§ Task to complete:
All lines containing the string "WIDTH" must be copied from the entries.
-------- Input data --------
**src/rtl/spike_aer_encoder_pkg.sv**
```systemverilog
// Shared constants and event word type for the AER encoder.
package spike_aer_encoder_pkg;

  localparam int unsigned N_NEURONS  = 8;
  localparam int unsigned ADDR_W     = 3;
  localparam int unsigned TS_W       = 8;
  localparam int unsigned FIFO_DEPTH = 8;
  localparam int unsigned DROP_W     = 8;
  localparam int unsigned CNT_W      = $clog2(FIFO_DEPTH) + 1;

  typedef struct packed {
    logic [ADDR_W-1:0] addr;
    logic [TS_W-1:0]   ts;
  } aer_evt_t;

endpackage

```
**src/rtl/spike_aer_encoder_if.sv**
```systemverilog
// Valid/ready address-event stream.
interface spike_aer_encoder_if;
  import spike_aer_encoder_pkg::*;

  logic              evt_valid;
  logic              evt_ready;
  logic [ADDR_W-1:0] evt_addr;
  logic [TS_W-1:0]   evt_ts;

  modport master (output evt_valid, output evt_addr, output evt_ts, input evt_ready);
  modport slave  (input evt_valid, input evt_addr, input evt_ts, output evt_ready);
endinterface

```
**src/rtl/spike_aer_encoder_sync_fifo.sv**
```systemverilog
// Show-ahead synchronous FIFO; accepts a push when full only if a pop happens too.
module sync_fifo #(
  parameter int unsigned WIDTH = 11,
  parameter int unsigned DEPTH = 8
) (
  input  logic                       clk,
  input  logic                       rst,
  input  logic                       push,
  input  logic                       pop,
  input  logic [WIDTH-1:0]           din,
  output logic [WIDTH-1:0]           dout,
  output logic [$clog2(DEPTH):0]     count,
  output logic                       full,
  output logic                       empty
);
  localparam int unsigned PTR_W = $clog2(DEPTH);

  logic [WIDTH-1:0] mem [DEPTH];
  logic [PTR_W-1:0] rd_ptr_q, wr_ptr_q;
  logic [PTR_W:0]   count_q;
  logic             do_push, do_pop;

  assign empty   = (count_q == '0);
  assign full    = (count_q == (PTR_W+1)'(DEPTH));
  assign do_pop  = pop && !empty;
  assign do_push = push && (!full || do_pop);
  assign count   = count_q;
  // Head is forced to zero when empty so stale data never leaks out.
  assign dout    = empty ? '0 : mem[rd_ptr_q];

  // Storage array; contents are don't-care until written.
  always_ff @(posedge clk) begin
    if (do_push) mem[wr_ptr_q] <= din;
  end

  // Pointer and occupancy bookkeeping.
  always_ff @(posedge clk or posedge rst) begin
    if (rst) begin
      rd_ptr_q <= '0;
      wr_ptr_q <= '0;
      count_q  <= '0;
    end else begin
      if (do_push) wr_ptr_q <= wr_ptr_q + 1'b1;
      if (do_pop)  rd_ptr_q <= rd_ptr_q + 1'b1;
      if (do_push && !do_pop)      count_q <= count_q + 1'b1;
      else if (do_pop && !do_push) count_q <= count_q - 1'b1;
    end
  end
endmodule

```
**src/rtl/spike_aer_encoder.sv**
```systemverilog
// Parallel spike lines -> round-robin arbitrated AER event stream with drop counting.
module spike_aer_encoder
  import spike_aer_encoder_pkg::*;
(
  input  logic                    clk,
  input  logic                    rst,
  input  logic                    en,
  input  logic [N_NEURONS-1:0]    spike_in,
  spike_aer_encoder_if.master     evt,
  output logic [CNT_W-1:0]        fifo_count,
  output logic [DROP_W-1:0]       drop_count
);
  logic [TS_W-1:0]      ts_ctr_q;
  logic [N_NEURONS-1:0] pending_q, pending_d;
  logic [TS_W-1:0]      ts_hold_q [N_NEURONS];
  logic [TS_W-1:0]      ts_hold_d [N_NEURONS];
  logic [ADDR_W-1:0]    rr_ptr_q;
  logic [DROP_W-1:0]    drop_q, drop_d;
  logic [DROP_W:0]      drop_sum;
  logic [ADDR_W:0]      n_drop;
  logic [ADDR_W-1:0]    grant;
  logic                 grant_valid;
  logic                 fifo_full, fifo_empty, pop, push_ok;
  aer_evt_t             push_evt, head_evt;

  assign pop        = evt.evt_valid && evt.evt_ready;
  assign push_ok    = !fifo_full || pop;
  assign evt.evt_valid = !fifo_empty;
  assign evt.evt_addr  = head_evt.addr;
  assign evt.evt_ts    = head_evt.ts;
  assign drop_count    = drop_q;

  // Round-robin search starting at rr_ptr; suppressed when the FIFO cannot take a word.
  always_comb begin
    logic [ADDR_W-1:0] idx;
    grant_valid = 1'b0;
    grant       = '0;
    idx         = '0;
    for (int k = 0; k < N_NEURONS; k++) begin
      idx = rr_ptr_q + ADDR_W'(k);
      if (!grant_valid && pending_q[idx]) begin
        grant_valid = 1'b1;
        grant       = idx;
      end
    end
    if (!push_ok) grant_valid = 1'b0;
    push_evt.addr = grant;
    push_evt.ts   = ts_hold_q[grant];
  end

  // Capture new spikes, retire the granted one, and count spikes that hit a busy slot.
  always_comb begin
    pending_d = pending_q;
    ts_hold_d = ts_hold_q;
    n_drop    = '0;
    for (int i = 0; i < N_NEURONS; i++) begin
      if (en && spike_in[i]) begin
        pending_d[i] = 1'b1;
        // A granted slot frees up this cycle, so the new spike re-arms it with a fresh ts.
        if (!pending_q[i] || (grant_valid && grant == ADDR_W'(i))) begin
          ts_hold_d[i] = ts_ctr_q;
        end else begin
          n_drop = n_drop + {{ADDR_W{1'b0}}, 1'b1};
        end
      end else if (grant_valid && grant == ADDR_W'(i)) begin
        pending_d[i] = 1'b0;
      end
    end
    drop_sum = {1'b0, drop_q} + (DROP_W+1)'(n_drop);
    drop_d   = drop_sum[DROP_W] ? '1 : drop_sum[DROP_W-1:0];
  end

  // Timestamp, pending slots, arbiter pointer and drop counter state.
  always_ff @(posedge clk or posedge rst) begin
    if (rst) begin
      ts_ctr_q  <= '0;
      pending_q <= '0;
      rr_ptr_q  <= '0;
      drop_q    <= '0;
      for (int i = 0; i < N_NEURONS; i++) ts_hold_q[i] <= '0;
    end else begin
      if (en) ts_ctr_q <= ts_ctr_q + 1'b1;
      pending_q <= pending_d;
      ts_hold_q <= ts_hold_d;
      drop_q    <= drop_d;
      if (grant_valid) rr_ptr_q <= grant + 1'b1;
    end
  end

  sync_fifo #(
    .WIDTH ($bits(aer_evt_t)),
    .DEPTH (FIFO_DEPTH)
  ) u_fifo (
    .clk   (clk),
    .rst   (rst),
    .push  (grant_valid),
    .pop   (pop),
    .din   (push_evt),
    .dout  (head_evt),
    .count (fifo_count),
    .full  (fifo_full),
    .empty (fifo_empty)
  );
endmodule
```
**src/flat_wrapper.sv**
```systemverilog
// flat-port wrapper written by rule: the top's interface ports become plain ports
module spike_aer_encoder_flat import spike_aer_encoder_pkg::*;
  (clk, rst, en, spike_in, fifo_count, drop_count, evt_evt_valid, evt_evt_addr, evt_evt_ts, evt_evt_ready);
  spike_aer_encoder_if evt_i ();
  input  logic clk;
  input  logic rst;
  input  logic en;
  input  logic [N_NEURONS-1:0] spike_in;
  output logic [CNT_W-1:0] fifo_count;
  output logic [DROP_W-1:0] drop_count;
  output wire logic [$bits(evt_i.evt_valid)-1:0] evt_evt_valid;
  output wire logic [$bits(evt_i.evt_addr)-1:0] evt_evt_addr;
  output wire logic [$bits(evt_i.evt_ts)-1:0] evt_evt_ts;
  input wire logic [$bits(evt_i.evt_ready)-1:0] evt_evt_ready;
  assign evt_evt_valid = evt_i.evt_valid;
  assign evt_evt_addr = evt_i.evt_addr;
  assign evt_evt_ts = evt_i.evt_ts;
  assign evt_i.evt_ready = evt_evt_ready;
  spike_aer_encoder u_core (.clk(clk), .rst(rst), .en(en), .spike_in(spike_in), .evt(evt_i), .fifo_count(fifo_count), .drop_count(drop_count));
endmodule
```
--------
§ Expected output:
  parameter int unsigned WIDTH = 11,
  input  logic [WIDTH-1:0]           din,
  output logic [WIDTH-1:0]           dout,
  logic [WIDTH-1:0] mem [DEPTH];
    .WIDTH ($bits(aer_evt_t)),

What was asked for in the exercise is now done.